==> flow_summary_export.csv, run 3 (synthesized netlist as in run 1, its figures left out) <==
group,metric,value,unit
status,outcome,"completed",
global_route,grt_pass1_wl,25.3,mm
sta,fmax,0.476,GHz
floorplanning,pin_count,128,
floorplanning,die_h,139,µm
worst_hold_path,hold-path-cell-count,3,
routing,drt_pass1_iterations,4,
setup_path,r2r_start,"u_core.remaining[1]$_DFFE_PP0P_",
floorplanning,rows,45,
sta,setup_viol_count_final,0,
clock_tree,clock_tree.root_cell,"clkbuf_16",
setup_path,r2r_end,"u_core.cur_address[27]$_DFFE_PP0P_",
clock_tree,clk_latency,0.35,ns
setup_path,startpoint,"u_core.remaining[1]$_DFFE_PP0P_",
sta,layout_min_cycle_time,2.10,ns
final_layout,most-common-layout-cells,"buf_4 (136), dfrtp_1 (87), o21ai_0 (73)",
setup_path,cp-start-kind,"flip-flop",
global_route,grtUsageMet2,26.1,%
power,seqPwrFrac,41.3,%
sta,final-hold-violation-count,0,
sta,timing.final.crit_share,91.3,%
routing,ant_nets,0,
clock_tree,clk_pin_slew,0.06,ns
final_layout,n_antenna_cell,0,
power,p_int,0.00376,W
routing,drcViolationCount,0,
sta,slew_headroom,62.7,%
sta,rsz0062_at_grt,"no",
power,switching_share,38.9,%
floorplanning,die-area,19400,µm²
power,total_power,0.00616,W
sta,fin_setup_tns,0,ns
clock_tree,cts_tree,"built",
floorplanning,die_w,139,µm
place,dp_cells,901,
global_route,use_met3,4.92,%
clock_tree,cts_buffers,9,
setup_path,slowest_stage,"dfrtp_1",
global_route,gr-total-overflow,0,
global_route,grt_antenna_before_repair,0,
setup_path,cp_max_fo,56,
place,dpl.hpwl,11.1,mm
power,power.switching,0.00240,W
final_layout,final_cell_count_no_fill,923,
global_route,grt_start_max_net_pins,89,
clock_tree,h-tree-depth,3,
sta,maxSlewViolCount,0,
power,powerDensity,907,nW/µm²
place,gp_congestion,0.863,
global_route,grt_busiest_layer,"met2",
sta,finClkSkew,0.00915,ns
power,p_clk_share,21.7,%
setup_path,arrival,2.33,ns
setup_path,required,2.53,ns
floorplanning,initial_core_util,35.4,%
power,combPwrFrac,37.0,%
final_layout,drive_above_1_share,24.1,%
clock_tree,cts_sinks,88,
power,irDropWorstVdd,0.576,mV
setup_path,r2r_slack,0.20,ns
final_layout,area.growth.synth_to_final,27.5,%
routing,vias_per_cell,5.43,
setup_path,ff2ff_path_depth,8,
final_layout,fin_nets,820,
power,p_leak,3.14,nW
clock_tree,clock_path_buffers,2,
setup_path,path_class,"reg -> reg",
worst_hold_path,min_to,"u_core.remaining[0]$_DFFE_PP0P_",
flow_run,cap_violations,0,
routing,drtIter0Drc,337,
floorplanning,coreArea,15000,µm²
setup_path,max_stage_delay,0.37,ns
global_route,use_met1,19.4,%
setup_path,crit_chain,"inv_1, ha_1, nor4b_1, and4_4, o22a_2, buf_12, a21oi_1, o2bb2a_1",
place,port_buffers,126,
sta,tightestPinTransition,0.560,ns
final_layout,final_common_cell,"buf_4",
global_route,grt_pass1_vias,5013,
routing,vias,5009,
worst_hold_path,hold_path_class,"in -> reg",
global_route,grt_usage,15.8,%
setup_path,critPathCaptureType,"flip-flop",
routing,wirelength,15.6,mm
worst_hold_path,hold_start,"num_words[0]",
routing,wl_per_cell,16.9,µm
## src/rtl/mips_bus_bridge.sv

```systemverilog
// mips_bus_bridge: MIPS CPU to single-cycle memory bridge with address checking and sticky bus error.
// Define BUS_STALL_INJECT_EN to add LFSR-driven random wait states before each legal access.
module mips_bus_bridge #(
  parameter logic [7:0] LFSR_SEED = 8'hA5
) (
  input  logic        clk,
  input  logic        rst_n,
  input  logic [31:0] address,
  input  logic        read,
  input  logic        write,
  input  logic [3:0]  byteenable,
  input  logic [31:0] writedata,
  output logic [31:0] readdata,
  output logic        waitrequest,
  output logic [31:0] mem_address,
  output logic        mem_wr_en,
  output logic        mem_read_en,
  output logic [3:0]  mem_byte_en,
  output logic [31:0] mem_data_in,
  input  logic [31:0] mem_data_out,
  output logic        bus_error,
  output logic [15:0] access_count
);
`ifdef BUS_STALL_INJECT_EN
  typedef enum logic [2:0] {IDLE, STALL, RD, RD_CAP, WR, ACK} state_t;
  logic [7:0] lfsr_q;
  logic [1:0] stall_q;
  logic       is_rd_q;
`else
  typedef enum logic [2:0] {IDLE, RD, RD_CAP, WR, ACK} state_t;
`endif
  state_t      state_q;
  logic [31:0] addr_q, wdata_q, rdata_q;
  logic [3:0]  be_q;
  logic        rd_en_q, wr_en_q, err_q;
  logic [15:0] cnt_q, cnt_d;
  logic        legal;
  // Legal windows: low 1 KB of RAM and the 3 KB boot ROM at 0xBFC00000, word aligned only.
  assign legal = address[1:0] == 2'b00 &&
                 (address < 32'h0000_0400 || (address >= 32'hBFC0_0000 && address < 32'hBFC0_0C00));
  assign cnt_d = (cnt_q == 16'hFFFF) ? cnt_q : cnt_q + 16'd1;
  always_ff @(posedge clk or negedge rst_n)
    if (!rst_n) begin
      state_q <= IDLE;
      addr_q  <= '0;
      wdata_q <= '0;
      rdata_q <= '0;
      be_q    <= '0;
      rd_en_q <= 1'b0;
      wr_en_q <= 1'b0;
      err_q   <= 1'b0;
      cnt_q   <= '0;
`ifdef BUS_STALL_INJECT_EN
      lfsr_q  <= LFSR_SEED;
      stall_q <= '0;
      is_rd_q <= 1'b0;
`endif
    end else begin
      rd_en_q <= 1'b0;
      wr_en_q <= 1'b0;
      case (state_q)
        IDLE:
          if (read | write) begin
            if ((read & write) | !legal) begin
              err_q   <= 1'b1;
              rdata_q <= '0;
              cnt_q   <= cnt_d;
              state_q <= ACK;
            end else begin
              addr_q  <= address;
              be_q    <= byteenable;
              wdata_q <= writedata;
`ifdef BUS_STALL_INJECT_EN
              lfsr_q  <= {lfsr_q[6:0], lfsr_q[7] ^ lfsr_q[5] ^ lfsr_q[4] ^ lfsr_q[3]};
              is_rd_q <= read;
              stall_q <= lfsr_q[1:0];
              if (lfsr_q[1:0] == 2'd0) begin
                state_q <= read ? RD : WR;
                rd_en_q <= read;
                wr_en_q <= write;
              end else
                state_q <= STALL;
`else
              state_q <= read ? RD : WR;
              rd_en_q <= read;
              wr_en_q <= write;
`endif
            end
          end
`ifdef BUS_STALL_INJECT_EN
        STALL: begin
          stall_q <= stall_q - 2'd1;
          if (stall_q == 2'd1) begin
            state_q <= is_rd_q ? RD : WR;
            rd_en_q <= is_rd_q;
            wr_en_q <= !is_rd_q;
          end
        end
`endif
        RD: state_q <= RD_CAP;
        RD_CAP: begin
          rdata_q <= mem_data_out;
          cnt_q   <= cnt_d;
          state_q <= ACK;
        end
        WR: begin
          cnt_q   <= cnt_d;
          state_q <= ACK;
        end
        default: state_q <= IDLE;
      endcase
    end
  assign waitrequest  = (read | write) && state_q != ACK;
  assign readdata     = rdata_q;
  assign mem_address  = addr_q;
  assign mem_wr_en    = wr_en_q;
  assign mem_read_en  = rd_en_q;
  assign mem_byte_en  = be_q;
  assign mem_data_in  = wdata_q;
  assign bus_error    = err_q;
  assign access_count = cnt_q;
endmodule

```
.....
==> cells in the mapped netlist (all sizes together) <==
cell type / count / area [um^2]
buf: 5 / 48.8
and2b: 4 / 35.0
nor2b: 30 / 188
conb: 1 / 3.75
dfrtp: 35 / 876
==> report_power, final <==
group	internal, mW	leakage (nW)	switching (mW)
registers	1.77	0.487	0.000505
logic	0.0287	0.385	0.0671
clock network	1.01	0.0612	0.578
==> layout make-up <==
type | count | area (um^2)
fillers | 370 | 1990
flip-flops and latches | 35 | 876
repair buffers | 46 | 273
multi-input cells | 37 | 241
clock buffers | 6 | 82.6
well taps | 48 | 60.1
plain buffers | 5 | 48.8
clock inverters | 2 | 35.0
.....
Work task: Give back precisely the lines above that start at the line containing "well taps | 48 | 60.1" and end at the line containing "clock inverters | 2 | 35.0", inclusive. No other lines belong in the output.

Output:
well taps | 48 | 60.1
plain buffers | 5 | 48.8
clock inverters | 2 | 35.0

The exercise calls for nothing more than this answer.